Update all worker replicas from one worker using MultiWorkerMirroredStrategy

devin · March 16, 2022, 4:10am

I’m trying to implement a distributed reinforcement learning system using tf.distribute.MultiWorkerMirroredStrategy. I’m not exactly sure how the strategy should work. My requirement is that I need to update the replicas on all workers from a single training Process. The following simplified script launches a separate Process. Both main process and worker process have the replicas in sync in step 1.

In step 2, I intend to update the model weights in main process only and hope that the worker process model’s weights get updated. Note that the grads calculated in the main process are not distributed. I hoped the optimizer should automatically apply the grads to all replicas.

import time
import tensorflow as tf
import os
import json
import multiprocessing

tf_config = {
    'cluster': {
        'worker': ['localhost:2222', 'localhost:2223'],
    },
    'task': {
        'type': 'worker',
        'index': 0,
    }
}

def create_model():
    model = tf.keras.Sequential([
        tf.keras.layers.Dense(2, input_shape=(1,))
    ])
    return model

def worker_proc():
    worker_config = tf_config.copy()
    worker_config['task']['type'] = 'worker'
    worker_config['task']['index'] = 1
    os.environ["TF_CONFIG"] = json.dumps(worker_config)
    strategy = tf.distribute.MultiWorkerMirroredStrategy()

    with strategy.scope():
        model = create_model()
        print("worker replica - step 1: ", model.get_weights())

    time.sleep(10)
    print("worker replica - step 2: ", model.get_weights())


def main():
    os.environ["TF_CONFIG"] = json.dumps(tf_config)
    worker = multiprocessing.Process(target=worker_proc)
    worker.start()

    strategy = tf.distribute.MultiWorkerMirroredStrategy()
    
    with strategy.scope():
        model = create_model()
        print("main replica - step 1: ", model.get_weights())
        optimizer = tf.keras.optimizers.Adam()

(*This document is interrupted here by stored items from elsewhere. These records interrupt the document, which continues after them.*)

File: src/core/crdf_pkg.sv
// Behaviour
// size in dwords at bits 74:64, 0..256
// I/O requests always report one dword
// zero-length memory: one dword, byte enables zero
// request type code at bits 78:75
// type codes for memory, I/O, atomic, messages
// requester id at 95:80, bus/device/function
// ARI: bus 95:88, function 87:80
// user returns requester id and tag unchanged
// tag at bits 103:96
// target function at 111:104, ARI-dependent width
// matching BAR code at 114:112, ROM 110
// root port always reports BAR zero
// 64-bit BAR pair reports lower BAR
// BAR aperture log2 at bits 120:115
// VF aperture covers one function only
// descriptor is first 16 bytes, beat one
// undefined fields are driven to zero
package crdf_pkg;
    // register byte offsets
    localparam logic [7:0] CRDF_CTRL_OFF = 8'h00;
    localparam logic [7:0] CRDF_COUNT_OFF = 8'h04;
    localparam logic [7:0] CRDF_ERR_OFF = 8'h08;
    // control fields and reset values
    localparam int CRDF_CTRL_ARI_BIT = 0;
    localparam int CRDF_CTRL_RP_BIT = 1;
    localparam logic [1:0] CRDF_CTRL_RST = 2'h0;
    localparam int CRDF_ERR_SIZE_BIT = 0;
    // descriptor field positions
    localparam int CRDF_DW_LO = 64;
    localparam int CRDF_DW_HI = 74;
    localparam int CRDF_TYPE_LO = 75;
    localparam int CRDF_TYPE_HI = 78;
    localparam int CRDF_RID_LO = 80;
    localparam int CRDF_RID_HI = 95;
    localparam int CRDF_TAG_LO = 96;
    localparam int CRDF_TAG_HI = 103;
    localparam int CRDF_FN_LO = 104;
    localparam int CRDF_FN_HI = 111;
    localparam int CRDF_BAR_LO = 112;
    localparam int CRDF_BAR_HI = 114;
    localparam int CRDF_AP_LO = 115;
    localparam int CRDF_AP_HI = 120;
    localparam int CRDF_DESC_W = 128;
    localparam int CRDF_DESC_DWORDS = 4;
    // sizes and codes
    localparam logic [10:0] CRDF_MAX_DW = 11'h100;
    localparam logic [10:0] CRDF_ONE_DW = 11'h001;
    localparam logic [2:0] CRDF_BAR_ROM = 3'h6;
    localparam logic [2:0] CRDF_BAR_ZERO = 3'h0;
    localparam logic [7:0] CRDF_LEGACY_FN_MASK = 8'h07;
    localparam logic [1:0] CRDF_RESP_OKAY = 2'h0;
    localparam logic [1:0] CRDF_RESP_SLVERR = 2'h2;

    typedef enum logic [3:0] {
        CRDF_MEM_RD = 4'b0000,
        CRDF_MEM_WR = 4'b0001,
        CRDF_IO_RD = 4'b0010,
        CRDF_IO_WR = 4'b0011,
        CRDF_FETCH_ADD = 4'b0100,
        CRDF_SWAP = 4'b0101,
        CRDF_CAS = 4'b0110,
        CRDF_MSG = 4'b1100,
        CRDF_MSG_VDM = 4'b1101,
        CRDF_MSG_ATS = 4'b1110
    } crdf_type_t;

    // one received request as decoded from the link side
    typedef struct packed {
        logic [3:0] req_type;
        logic [10:0] dword_count;
        logic zero_len;
        logic [15:0] requester_id;
        logic [7:0] tag;
        logic [7:0] target_fn;
        logic [2:0] bar_id;
        logic bar_is_64;
        logic is_vf;
        logic [5:0] bar_aperture;
        logic [5:0] vf_aperture;
    } crdf_req_t;
endpackage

    with tf.GradientTape() as tape:
        loss  = tf.keras.losses.MSE(model(tf.constant([[1.]])), tf.constant([[1.]]))
        grads = tape.gradient(loss, model.trainable_variables)

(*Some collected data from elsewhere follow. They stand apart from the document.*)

`src/pkg/ssf_pkg.sv`:
```
// Package for the paged status readback and fuse programming block.
// Shared by the device end, the host end and the testbench.
package ssf_pkg;
   localparam int unsigned ssf_aw = 8;
   localparam int unsigned ssf_dw = 8;
   // Page codes
   localparam logic [7:0] ssf_page_master = 8'h00;
   localparam logic [7:0] ssf_page_clk_sup = 8'h01;
   localparam logic [7:0] ssf_page_input = 8'h02;
   localparam logic [7:0] ssf_page_output = 8'h03;
   localparam logic [7:0] ssf_page_loop_a = 8'h0a;
   localparam logic [7:0] ssf_page_loop_d = 8'h0d;
   localparam logic [7:0] ssf_page_reset = 8'h00;
   // Register offsets
   localparam logic [7:0] ssf_reg_lock_loss = 8'h02;
   localparam logic [7:0] ssf_reg_notify_mask = 8'h04;
   localparam logic [7:0] ssf_reg_fuse_burn = 8'h0f;
   localparam logic [7:0] ssf_reg_outer_cfg = 8'h17;
   localparam logic [7:0] ssf_reg_fuse_lock = 8'h2f;
   localparam logic [7:0] ssf_reg_ho_select = 8'hb3;
   localparam logic [7:0] ssf_reg_ho_data = 8'hb9;
   localparam logic [7:0] ssf_reg_state_data = 8'hd0;
   localparam logic [7:0] ssf_reg_state_sel = 8'hd1;
   localparam logic [7:0] ssf_reg_force_ovr = 8'he0;
   localparam logic [7:0] ssf_reg_force_en = 8'he1;
   localparam logic [7:0] ssf_reg_page = 8'hff;
   // Selectors and field values
   localparam logic [7:0] ssf_sel_state = 8'h40;
   localparam logic [7:0] ssf_sel_state_out = 8'h60;
   localparam logic [7:0] ssf_sel_state_loop = 8'h20;
   localparam logic [7:0] ssf_sel_holdover = 8'h0d;
   localparam logic [7:0] ssf_notify_unmask = 8'h01;
   localparam int unsigned ssf_ho_bit = 3;
   localparam int unsigned ssf_outer_off_bit = 7;
   localparam int unsigned ssf_wake_off_bit = 4;
   localparam logic [1:0] ssf_fuse_lock_val = 2'h1;
   localparam logic [4:0] ssf_fuse_burn_val = 5'h0c;
   localparam int unsigned ssf_nsect = 8;
   localparam int unsigned ssf_nforce = 7;
   localparam int unsigned ssf_state_reads = 3;
   localparam logic [7:0] ssf_reset_val = 8'h00;
   // Host command port registers
   localparam logic [3:0] ssf_cmd_ctrl = 4'h0;
   localparam logic [3:0] ssf_cmd_status = 4'h1;
   localparam logic [3:0] ssf_cmd_arg = 4'h2;
   localparam logic [3:0] ssf_cmd_result = 4'h3;
   // Host operation codes
   localparam logic [2:0] ssf_op_state = 3'h0;
   localparam logic [2:0] ssf_op_lock = 3'h1;
   localparam logic [2:0] ssf_op_holdover = 3'h2;
   localparam logic [2:0] ssf_op_fuse = 3'h3;
   localparam logic [2:0] ssf_op_wake_off = 3'h4;
   // Section state encodings per section class
   typedef enum {ssf_sect_idle, ssf_sect_wait, ssf_sect_active} ssf_sect_state_t;
   localparam logic [7:0] ssf_code_master_wait = 8'd9;
   localparam logic [7:0] ssf_code_master_act = 8'd36;
   localparam logic [7:0] ssf_code_clk_wait = 8'd5;
   localparam logic [7:0] ssf_code_clk_act = 8'd12;
   localparam logic [7:0] ssf_code_in_wait = 8'd7;
   localparam logic [7:0] ssf_code_in_act = 8'd23;
   localparam logic [7:0] ssf_code_out_wait = 8'd12;
   localparam logic [7:0] ssf_code_out_act = 8'd20;
   localparam logic [7:0] ssf_code_loop_wait = 8'd8;
   localparam logic [7:0] ssf_code_loop_act = 8'd48;
   localparam logic [7:0] ssf_code_idle = 8'd0;
endpackage

```
`src/pkg/ssf_if.sv`:
```
// Paged register link between the host controller and the device.
// Read data stand one cycle after the read strobe.
`timescale 1ns/1ps
interface ssf_if;
   logic [7:0] addr;
   logic [7:0] wdata;
   logic wr;
   logic rd;
   logic [7:0] rdata;
   modport device (input addr, input wdata, input wr, input rd, output rdata);
   modport host (output addr, output wdata, output wr, output rd, input rdata);
endinterface

```
`src/logic/ssf_sect_state.sv`:
```
// One section's state code as read back through the status data register.
// Assumes the section state is a stable level from the device's own logic.
`timescale 1ns/1ps
module ssf_sect_state
   import ssf_pkg::*;
#(
   parameter logic [7:0] wait_code = 8'd9,
   parameter logic [7:0] act_code = 8'd36
) (
   input wire logic clk,
   input wire logic rst,
   input wire logic powered,
   input wire logic active,
   output logic [7:0] code
);
   wire logic [7:0] next_code;
   // Held in a flop so repeated reads agree
   assign next_code = !powered ? ssf_code_idle : (active ? act_code : wait_code);
   always_ff @(posedge clk) begin
      if (rst) begin
         code <= ssf_code_idle;
      end else begin
         code <= next_code;
      end
   end
endmodule

```
`src/logic/ssf_device.sv`:
```
// Device end: paged register file, section state readback, loop status
// and fuse programming sequence. Host is the only master on the link.
// Operation
// page codes 0-3 select master, supervision, input, output
// page codes 0x0A-0x0D select loops A-D
// master selector 0x40 reads 9, 0, 36
// supervision selector 0x40 low bits read 5, 0, 12
// input selector 0x40 low bits read 7, 0, 23
// output selector 0x60 reads 12, 0, 20
// loop selector 0x20 reads 8, 0, 48
// host reads status data three times
// host waits for master wait state first; the host end does not wait for it
// unmasked loop bit 0 shows unlock
// outer loop disabled bit reads holdover profile
// holdover select 0x0D, then bit 3 reads holdover
// force override bits for seven sections
// forced enable bits power seven sections
// host powers section before fuse command; the host end writes no force bits before it
// bits 7:6 value 1 locks page fuses
// bits 7:3 value 0x0C burns page fuses
// master bit 4 removes manual wake-up
// page select applies at once, reads back
// status data stable across repeated reads
//
// The strobed register port is this design's own decision.
`timescale 1ns/1ps
module ssf_device
   import ssf_pkg::*;
(
   input wire logic clk,
   input wire logic rst,
   ssf_if.device link,
   input wire logic [3:0] loop_unlocked,
   input wire logic [3:0] loop_holdover,
   input wire logic [ssf_nsect-1:0] sect_active,
   output logic [ssf_nsect-1:0] sect_powered,
   output logic [ssf_nsect-1:0] fuse_locked,
   output logic [ssf_nsect-1:0] fuse_burn,
   output logic manual_wake_off,
   output logic [7:0] current_page
);
   // Section index: 0 master, 1 supervision, 2 input, 3 output, 4-7 loops
   logic [7:0] page;
   logic [7:0] state_sel [ssf_nsect];
   logic [7:0] fuse_reg [ssf_nsect];
   logic [7:0] mask_reg [4];
   logic [7:0] outer_cfg [4];
   logic [7:0] ho_sel [4];
   logic [6:0] force_ovr;
   logic [6:0] force_en;
   logic [7:0] burn_reg [ssf_nsect];
   logic [7:0] rdata;
   wire logic [7:0] codes [ssf_nsect];
   wire logic is_loop;
   wire logic page_valid;
   wire logic [2:0] sidx;
   wire logic [1:0] lidx;
   wire logic [7:0] state_val;
   wire logic [7:0] sel_need;
   wire logic [7:0] next_rdata;
   wire logic [ssf_nsect-1:0] powered;
   wire logic wr_burn;
   wire logic [6:0] forced;

   assign is_loop = page >= ssf_page_loop_a && page <= ssf_page_loop_d;
   assign page_valid = is_loop || page <= ssf_page_output;
   assign lidx = 2'(page - ssf_page_loop_a);
   assign sidx = is_loop ? {1'b1, lidx} : page[2:0];
   // Master always on; subordinates only by forced power-up
   // Force bit 0 is input, bit 1 supervision
   assign forced = force_ovr & force_en;
   assign powered = {forced[6:3], forced[2], forced[0], forced[1], 1'b1};

   ssf_sect_state #(.wait_code(ssf_code_master_wait), .act_code(ssf_code_master_act))
      u_m (.clk(clk), .rst(rst), .powered(powered[0]), .active(sect_active[0]),
           .code(codes[0]));
   ssf_sect_state #(.wait_code(ssf_code_clk_wait), .act_code(ssf_code_clk_act))
      u_c (.clk(clk), .rst(rst), .powered(powered[1]), .active(sect_active[1]),
           .code(codes[1]));
   ssf_sect_state #(.wait_code(ssf_code_in_wait), .act_code(ssf_code_in_act))
      u_i (.clk(clk), .rst(rst), .powered(powered[2]), .active(sect_active[2]),
           .code(codes[2]));
   ssf_sect_state #(.wait_code(ssf_code_out_wait), .act_code(ssf_code_out_act))
      u_o (.clk(clk), .rst(rst), .powered(powered[3]), .active(sect_active[3]),
           .code(codes[3]));
   for (genvar g = 4; g < ssf_nsect; g++) begin : g_loop
      ssf_sect_state #(.wait_code(ssf_code_loop_wait), .act_code(ssf_code_loop_act))
         u_l (.clk(clk), .rst(rst), .powered(powered[g]), .active(sect_active[g]),
              .code(codes[g]));
   end

   assign sel_need = sidx == 3'd3 ? ssf_sel_state_out :
                     (is_loop ? ssf_sel_state_loop : ssf_sel_state);
   // Supervision shows four bits, input and output five
   assign state_val = state_sel[sidx] != sel_need ? ssf_reset_val :
                      sidx == 3'd1 ? {4'h0, codes[1][3:0]} :
                      (sidx == 3'd2 || sidx == 3'd3) ? {3'h0, codes[sidx][4:0]} :
                      codes[sidx];

   function automatic logic [7:0] rd_mux(input logic [7:0] a);
      logic [7:0] v;
      v = ssf_reset_val;
      case (a)
         ssf_reg_page: v = page;
         ssf_reg_state_data: v = state_val;
         ssf_reg_state_sel: v = state_sel[sidx];
         ssf_reg_fuse_burn: v = burn_reg[sidx];
         ssf_reg_fuse_lock: v = fuse_reg[sidx];
         ssf_reg_force_ovr: v = sidx == 3'd0 ? {1'b0, force_ovr} : ssf_reset_val;
         ssf_reg_force_en: v = sidx == 3'd0 ? {1'b0, force_en} : ssf_reset_val;
         ssf_reg_notify_mask: v = is_loop ? mask_reg[lidx] : ssf_reset_val;
         ssf_reg_lock_loss: v = is_loop ?
            {7'h0, mask_reg[lidx][0] & loop_unlocked[lidx]} : ssf_reset_val;
         ssf_reg_outer_cfg: v = is_loop ? outer_cfg[lidx] : ssf_reset_val;
         ssf_reg_ho_select: v = is_loop ? ho_sel[lidx] : ssf_reset_val;
         ssf_reg_ho_data: v = (is_loop && ho_sel[lidx] == ssf_sel_holdover) ?
            8'(32'(loop_holdover[lidx] | outer_cfg[lidx][ssf_outer_off_bit]) << ssf_ho_bit) :
            ssf_reset_val;
         default: v = ssf_reset_val;
      endcase
      return v;
   endfunction

   assign next_rdata = link.rd ? rd_mux(link.addr) : ssf_reset_val;
   assign wr_burn = link.wr && link.addr == ssf_reg_fuse_burn && page_valid;

   always_ff @(posedge clk) begin
      if (rst) begin
         page <= ssf_page_reset;
         force_ovr <= 7'h00;
         force_en <= 7'h00;
         manual_wake_off <= 1'b0;
         rdata <= ssf_reset_val;
         for (int i = 0; i < ssf_nsect; i++) begin
            state_sel[i] <= ssf_reset_val;
            fuse_reg[i] <= ssf_reset_val;
            burn_reg[i] <= ssf_reset_val;
         end
         for (int i = 0; i < 4; i++) begin
            mask_reg[i] <= ssf_reset_val;
            outer_cfg[i] <= ssf_reset_val;
            ho_sel[i] <= ssf_reset_val;
         end
      end else begin
         rdata <= next_rdata;
         if (link.wr && link.addr == ssf_reg_page) begin
            page <= link.wdata;
         end
         if (link.wr && page_valid) begin
            case (link.addr)
               ssf_reg_state_sel: state_sel[sidx] <= link.wdata;
               ssf_reg_fuse_lock: fuse_reg[sidx] <= link.wdata;
               ssf_reg_fuse_burn: burn_reg[sidx] <= link.wdata;
               ssf_reg_force_ovr: if (sidx == 3'd0) force_ovr <= link.wdata[6:0];
               ssf_reg_force_en: if (sidx == 3'd0) force_en <= link.wdata[6:0];
               ssf_reg_notify_mask: if (is_loop) mask_reg[lidx] <= link.wdata;
               ssf_reg_outer_cfg: if (is_loop) outer_cfg[lidx] <= link.wdata;
               ssf_reg_ho_select: if (is_loop) ho_sel[lidx] <= link.wdata;
               default: ;
            endcase
            if (link.addr == ssf_reg_fuse_lock && sidx == 3'd0) begin
               manual_wake_off <= link.wdata[ssf_wake_off_bit];
            end
         end
      end
   end

   assign link.rdata = rdata;

   always_ff @(posedge clk) begin
      if (rst) begin
         sect_powered <= '0;
         fuse_locked <= '0;
         fuse_burn <= '0;
         current_page <= ssf_page_reset;
      end else begin
         sect_powered <= powered;
         current_page <= page;
         for (int i = 0; i < ssf_nsect; i++) begin
            fuse_locked[i] <= fuse_reg[i][7:6] == ssf_fuse_lock_val;
            // One-cycle burn pulse, only for a powered section
            fuse_burn[i] <= wr_burn && sidx == 3'(i) && powered[i] &&
                            link.wdata[7:3] == ssf_fuse_burn_val;
         end
      end
   end
endmodule

```
`src/flat_wrapper.sv`:
```
// flat-port wrapper written by rule: the top's interface ports become plain ports
module ssf_device_flat import ssf_pkg::*;
  (clk, rst, loop_unlocked, loop_holdover, sect_active, sect_powered, fuse_locked, fuse_burn, manual_wake_off, current_page, link_addr, link_wdata, link_wr, link_rd, link_rdata);
  ssf_if link_i ();
  input wire logic clk;
  input wire logic rst;
  input wire logic [3:0] loop_unlocked;
  input wire logic [3:0] loop_holdover;
  input wire logic [ssf_nsect-1:0] sect_active;
  output logic [ssf_nsect-1:0] sect_powered;
  output logic [ssf_nsect-1:0] fuse_locked;
  output logic [ssf_nsect-1:0] fuse_burn;
  output logic manual_wake_off;
  output logic [7:0] current_page;
  input wire logic [$bits(link_i.addr)-1:0] link_addr;
  input wire logic [$bits(link_i.wdata)-1:0] link_wdata;
  input wire logic [$bits(link_i.wr)-1:0] link_wr;
  input wire logic [$bits(link_i.rd)-1:0] link_rd;
  output wire logic [$bits(link_i.rdata)-1:0] link_rdata;
  assign link_i.addr = link_addr;
  assign link_i.wdata = link_wdata;
  assign link_i.wr = link_wr;
  assign link_i.rd = link_rd;
  assign link_rdata = link_i.rdata;
  ssf_device u_core (.clk(clk), .rst(rst), .link(link_i), .loop_unlocked(loop_unlocked), .loop_holdover(loop_holdover), .sect_active(sect_active), .sect_powered(sect_powered), .fuse_locked(fuse_locked), .fuse_burn(fuse_burn), .manual_wake_off(manual_wake_off), .current_page(current_page));
endmodule
```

    optimizer.apply_gradients(zip(grads, model.trainable_variables))
    print("main replica - step 2: ", model.get_weights())

    worker.join()


if __name__ == '__main__':
    main()

I tried creating the optimizer inside the strategy scope, however, it fails when applying the gradients:

Collective ops is aborted by: cluster check alive failed, /job:worker/replica:0/task:1 is down

I also tried to create the optimizer outside the strategy scope, thinking of using strategy.extended.update() once the optimizer updates the weights locally. But then I get this:

ValueError: Trying to create optimizer slot variable under the scope for tf.distribute.Strategy (<tensorflow.python.distribute.distribute_lib._DefaultDistributionStrategy object at 0x7f5bd555b940>), which is different from the scope used for the original variable

What am I missing here?